Job Title: Infrastructure Engineer
Description:
* In this role, you will be responsible for designing and implementing scalable technical infrastructure solutions for deployment, training pipelines, resource management, and workflow orchestration.
* You will support development and ML teams across cloud and on-premise environments.
Responsibilities:
* Design and implement deployment strategies for software and assets to cloud environments.
* Create reliable pipelines for delivering and updating various resources to on-premise systems.
* Manage multi-environment infrastructure (development, staging, production).
* Build and maintain CI/CD pipelines for efficient software delivery.
* Design testing infrastructure to ensure software quality.
* Improve developer experience through tooling and workflow optimization.
* Manage hardware compute clusters and implement container orchestration systems for development, experimentation, and diverse workloads.

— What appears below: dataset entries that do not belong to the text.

**config.mk**
```make
export PLATFORM = sky130hd
export DESIGN_NAME = sid_init_sequencer
export DESIGN_NICKNAME = d
export VERILOG_FILES = /design/src/rtl/sid_init_sequencer.sv
export SDC_FILE = /design/constraint.sdc
export NUM_CORES = 1
export LEC_CHECK = 0
export CORE_UTILIZATION = 45
export DETAILED_ROUTE_END_ITERATION = 10
export PLACE_DENSITY = 0.73
export SLEW_MARGIN = 20
export SYNTH_ARGS = -nofsm -noshare
export SYNTH_HDL_FRONTEND = slang
export SYNTH_SLANG_ARGS = --single-unit
```
**constraint.sdc**
```tcl
create_clock -name clk -period 4.17 [get_ports clk]
set_input_delay 0.417 -clock clk [delete_from_list [all_inputs] [get_ports clk]]
set_output_delay 0.417 -clock clk [all_outputs]
set_load 0.02 [all_outputs]
```
**src/rtl/sid_init_sequencer.sv**
```systemverilog
// -----------------------------------------------------------------------------
// sid_init_sequencer
//
// Walks an init ROM from entry 0 and issues each {register, data} entry as a
// SID register write. Entry 1F:FF ends the sequence. A pointer advance from
// entry 255 also ends it, so entry 0 is never re-executed.
//
// Optional feature (compile-time macro SIDSEQ_DELAY_CMD_EN):
//   When defined, an entry 1F:N with N != FF is a delay command. It waits
//   N*DELAY_UNIT clocks and issues no SID write. When undefined, such an entry
//   is written to the SID like any other, and the DELAY state does not exist.
//
// Parameters:
//   GAP_CYCLES  idle clocks after each accepted SID write (0 = none)
//   DELAY_UNIT  clocks per count of a delay entry (delay builds only)
//
// Ports:
//   clk          single clock, rising edge
//   rst_n        asynchronous active-low reset
//   start        one-cycle request to run the sequence from entry 0
//   rom_addr     entry index presented to the init ROM
//   rom_read_en  ROM read strobe, high only in FETCH
//   rom_reg_in   ROM register field, valid the cycle after rom_read_en
//   rom_data_in  ROM data field, same timing as rom_reg_in
//   sid_addr     SID register address
//   sid_data     SID write data
//   sid_we       write request, held until accepted
//   sid_ready    write accepted on an edge where sid_we and sid_ready are high
//   busy         high in every state except IDLE and DONE
//   done         high in DONE, held until the next start
//   write_count  accepted SID writes this run, saturating at 255
// -----------------------------------------------------------------------------
module sid_init_sequencer #(
    parameter int GAP_CYCLES = 16,
    parameter int DELAY_UNIT = 1024
) (
    input  logic       clk,
    input  logic       rst_n,
    input  logic       start,
    output logic [7:0] rom_addr,
    output logic       rom_read_en,
    input  logic [4:0] rom_reg_in,
    input  logic [7:0] rom_data_in,
    output logic [4:0] sid_addr,
    output logic [7:0] sid_data,
    output logic       sid_we,
    input  logic       sid_ready,
    output logic       busy,
    output logic       done,
    output logic [7:0] write_count
);

    if (DELAY_UNIT < 1) begin : g_bad_delay_unit
        $error("sid_init_sequencer: DELAY_UNIT must be at least 1");
    end

    // The gap counter holds GAP_CYCLES-1 down to 0; it keeps one bit even when
    // GAP_CYCLES is 0 and the counter is never loaded.
    localparam int GAP_W = (GAP_CYCLES > 1) ? $clog2(GAP_CYCLES) : 1;
    localparam logic [GAP_W-1:0] GAP_LOAD = GAP_W'((GAP_CYCLES > 0) ? GAP_CYCLES - 1 : 0);

    typedef enum logic [2:0] {
        S_IDLE,
        S_FETCH,
        S_DECODE,
        S_WRITE,
        S_GAP,
        S_DONE
`ifdef SIDSEQ_DELAY_CMD_EN
        , S_DELAY
`endif
    } state_t;

    state_t           r_state;
    state_t           w_state_next;
    logic [7:0]       r_ptr;
    logic [4:0]       r_sid_addr;
    logic [7:0]       r_sid_data;
    logic [7:0]       r_write_count;
    logic [GAP_W-1:0] r_gap_cnt;

    logic w_start_run;
    logic w_load_sid;
    logic w_load_gap;
    logic w_accept;
    logic w_advance;
    logic w_is_sentinel;

`ifdef SIDSEQ_DELAY_CMD_EN
    // Longest delay is 255*DELAY_UNIT clocks; the counter holds that minus one.
    localparam int DLY_W = $clog2(255 * DELAY_UNIT);

    logic [DLY_W-1:0] r_delay_cnt;
    logic             w_load_delay;
`endif

    assign w_is_sentinel = (rom_reg_in == 5'h1F) && (rom_data_in == 8'hFF);

    // NOTE: the reset branch is asynchronous (in the sensitivity list), so
    // rst_n forces IDLE immediately, even in the middle of a write or delay.
    always_ff @(posedge clk or negedge rst_n) begin
        if (!rst_n) begin
            r_state <= S_IDLE;
        end else begin
            r_state <= w_state_next;
        end
    end

    // NOTE: every signal written here gets a default first, so no path through
    // the case can leave one unassigned and infer a latch.
    always_comb begin
        w_state_next = r_state;
        w_start_run  = 1'b0;
        w_load_sid   = 1'b0;
        w_load_gap   = 1'b0;
        w_accept     = 1'b0;
        w_advance    = 1'b0;
`ifdef SIDSEQ_DELAY_CMD_EN
        w_load_delay = 1'b0;
`endif

        case (r_state)
            S_IDLE, S_DONE: begin
                if (start) begin
                    w_start_run  = 1'b1;
                    w_state_next = S_FETCH;
                end
            end

            S_FETCH: w_state_next = S_DECODE;

            S_DECODE: begin
                if (w_is_sentinel) begin
                    w_state_next = S_DONE;
                end
`ifdef SIDSEQ_DELAY_CMD_EN
                else if (rom_reg_in == 5'h1F) begin
                    // A zero-length delay skips the DELAY state entirely.
                    if (rom_data_in == 8'h00) begin
                        w_advance = 1'b1;
                    end else begin
                        w_load_delay = 1'b1;
                        w_state_next = S_DELAY;
                    end
                end
`endif
                else begin
                    w_load_sid   = 1'b1;
                    w_state_next = S_WRITE;
                end
            end

            S_WRITE: begin
                if (sid_ready) begin
                    w_accept = 1'b1;
                    if (GAP_CYCLES > 0) begin
                        w_load_gap   = 1'b1;
                        w_state_next = S_GAP;
                    end else begin
                        w_advance = 1'b1;
                    end
                end
            end

            S_GAP: begin
                if (r_gap_cnt == '0) begin
                    w_advance = 1'b1;
                end
            end

`ifdef SIDSEQ_DELAY_CMD_EN
            S_DELAY: begin
                if (r_delay_cnt == '0) begin
                    w_advance = 1'b1;
                end
            end
`endif

            default: w_state_next = S_IDLE;
        endcase

        // Advancing past the last entry ends the run rather than wrapping.
        if (w_advance) begin
            w_state_next = (r_ptr == 8'hFF) ? S_DONE : S_FETCH;
        end
    end

    // NOTE: sequential state is updated with non-blocking assignments only, so
    // every register here sees the pre-edge values of the others.
    always_ff @(posedge clk or negedge rst_n) begin
        if (!rst_n) begin
            r_ptr         <= 8'h00;
            r_sid_addr    <= 5'h00;
            r_sid_data    <= 8'h00;
            r_write_count <= 8'h00;
            r_gap_cnt     <= '0;
        end else begin
            if (w_start_run) begin
                r_ptr <= 8'h00;
            end else if (w_advance && (r_ptr != 8'hFF)) begin
                r_ptr <= r_ptr + 8'd1;
            end

            if (w_load_sid) begin
                r_sid_addr <= rom_reg_in;
                r_sid_data <= rom_data_in;
            end

            if (w_start_run) begin
                r_write_count <= 8'h00;
            end else if (w_accept && (r_write_count != 8'hFF)) begin
                r_write_count <= r_write_count + 8'd1;
            end

            if (w_load_gap) begin
                r_gap_cnt <= GAP_LOAD;
            end else if ((r_state == S_GAP) && (r_gap_cnt != '0)) begin
                r_gap_cnt <= r_gap_cnt - 1'b1;
            end
        end
    end

`ifdef SIDSEQ_DELAY_CMD_EN
    always_ff @(posedge clk or negedge rst_n) begin
        if (!rst_n) begin
            r_delay_cnt <= '0;
        end else if (w_load_delay) begin
            // N*DELAY_UNIT clocks in DELAY: load N*DELAY_UNIT-1 and count to 0.
            r_delay_cnt <= DLY_W'(rom_data_in) * DLY_W'(DELAY_UNIT) - DLY_W'(1);
        end else if ((r_state == S_DELAY) && (r_delay_cnt != '0)) begin
            r_delay_cnt <= r_delay_cnt - 1'b1;
        end
    end
`endif

    assign rom_addr    = r_ptr;
    assign rom_read_en = (r_state == S_FETCH);
    assign sid_addr    = r_sid_addr;
    assign sid_data    = r_sid_data;
    assign sid_we      = (r_state == S_WRITE);
    assign busy        = (r_state != S_IDLE) && (r_state != S_DONE);
    assign done        = (r_state == S_DONE);
    assign write_count = r_write_count;

endmodule

```
==> metrics.md <==
| Metric | Value |
|---|---|
| Slowest stage delay, CP | `0.64 ns` |
| Vias | `1481` |
| CP max-delay cell | `clkdlybuf4s50_1` |
| Iter 0 DRT Violations | `60` |
| Initial antenna violation count | `0` |
| Post-CTS setup buffer count | `0` |
| Power per cell area | `582 nW/um^2` |
| Largest net degree at the start of global routing | `37` |
| Congestion Overflow GR | `0` |
| Final instance area | `2450 um^2` |
| Routed length per instance | `14.6 um` |
| Top cell type's share of synthesized area | `0.487` |
| Crit share post-route | `0.533` |
| Core Footprint | `3800 um^2` |
| GR Layer Usage met2 | `0.367` |
| Layout Nets | `between 200 and 250` |
| DRT Pass-1 Iters | `4` |
| Crit-path max FO | `11` |
| Synth unique cells | `roughly 40` |
| Cell Area, Synth | `1850 um^2` |
| Peak supply drop | `0.357 mV` |
| WHS | `0.516 ns` |
| CP Class | `register to primary output` |
| Largest area contributor in the netlist | `dfrtp_1` |
| Share of cells above drive strength 1 | `0.149` |
| Hpwl dp | `2910 um` |
| Leak | `1.06 nW` |
| Main synth FF type | `dfrtp_1` |
| Worst slew pin tran | `~0.92 ns` |
| Met3 usage | `0.0414` |
| # DRC | `0` |
| Crit path DAT | `1.81 ns` |
| Clk sinks | `36` |
| Clock buffer depth | `2` |
| Final Hold Fails | `0` |
| Clk pin slew, worst setup/hold paths | `0.07 ns` |
| Post_cts resized | `0` |
| Final min period | `roughly 2.2 ns` |
| IO Count | `50` |
| Post-cts hold buffer count | `0` |
| Max Freq | `450 MHz` |
| Ordered list of cells on the worst path | `inv_1 > nor3_1 > clkdlybuf4s50_1` |
| GRT met1 Usage | `0.248` |
| Cell Area, Placed | `2360 um^2` |
| Global-route layer with the greatest usage | `met2` |
| Synthesis-to-layout area growth | `32.6%` |
| Syn. warnings | `0` |
| Global Route Usage Sum | `0.211` |
| Cell count after synthesis | `169` |
| Antenna Cells | `0` |
| Root Driver | `clkbuf_8` |
| First-pass GRT wire length | `6920 um` |
| Crit path capture type | `primary output` |
| Number of port buffers | `49` |
| Mean post-synth cell area | `between 10 and 15 um^2` |
| CTS tree | `yes` |
| Relative max-transition margin | `0.386` |
| Vias in the first global route | `about 1600` |
| Starting Density | `0.487` |
| Die area | `4370 um^2` |
| Dpl cells | `262` |
| Post-synth EDFFs | `0` |
| Die width | `66.1 um` |
| Async S/R FF share, synth | `1.00` |
| Count of final setup violators | `0` |
| Routed WL | `3960 um` |
| Number of synthesized register bits | `36` |
| Non-filler cells, final | `270` |
| Unrepaired setup endpoints after global routing | `no` |
| Setup TNS | `0 ns` |
| Top cells by area, synth | `dfrtp_1, mux2_2, xor2_1, nand2_1, ha_1` |
| Number of buffers created by CTS | `5` |
| H-tree levels | `2` |
| Die H | `66.1 um` |
| Vias per std cell | `5.49` |
| GP Congestion | `0.809` |
| Number of cell rows | `22` |
| Final slew viol count | `0` |
| Clock Latency Late Sink | `0.28 ns` |
| Overall power | `1.43 mW` |
| Detail Route Antenna Nets | `0` |
| Syn Nets | `189` |
| Hold Path Class | `register to register` |
| CP Data Required Time | `~3.8 ns` |
| MaxCap Viol Count | `0` |
| Clock skew | `0.00289 ns` |
| Outcome | `finished clean` |
| Setup crit start kind | `register` |
| Seq/Total Area, Yosys | `0.487` |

* Provision, configure, and optimize heterogeneous resources across distributed systems for parallel computing tasks.
* Build and maintain infrastructure for ML workloads, including training pipelines and data processing.
* Design and optimize resource allocation systems for efficient AI/ML computation.
Requirements:
* Bachelor's degree in Computer Science or related technical field.
* 4+ years of experience in infrastructure engineering or DevOps roles.
* Experience with containerization (Docker) and orchestration (e.g. Kubernetes).
* Knowledge of infrastructure as code tools (Terraform, Ansible) and CI/CD pipelines.
* Experience with HPC clusters (GPU+CPU) and job scheduling systems (e.g. Slurm).
* MLOps experience, including ML pipeline automation and experiment tracking.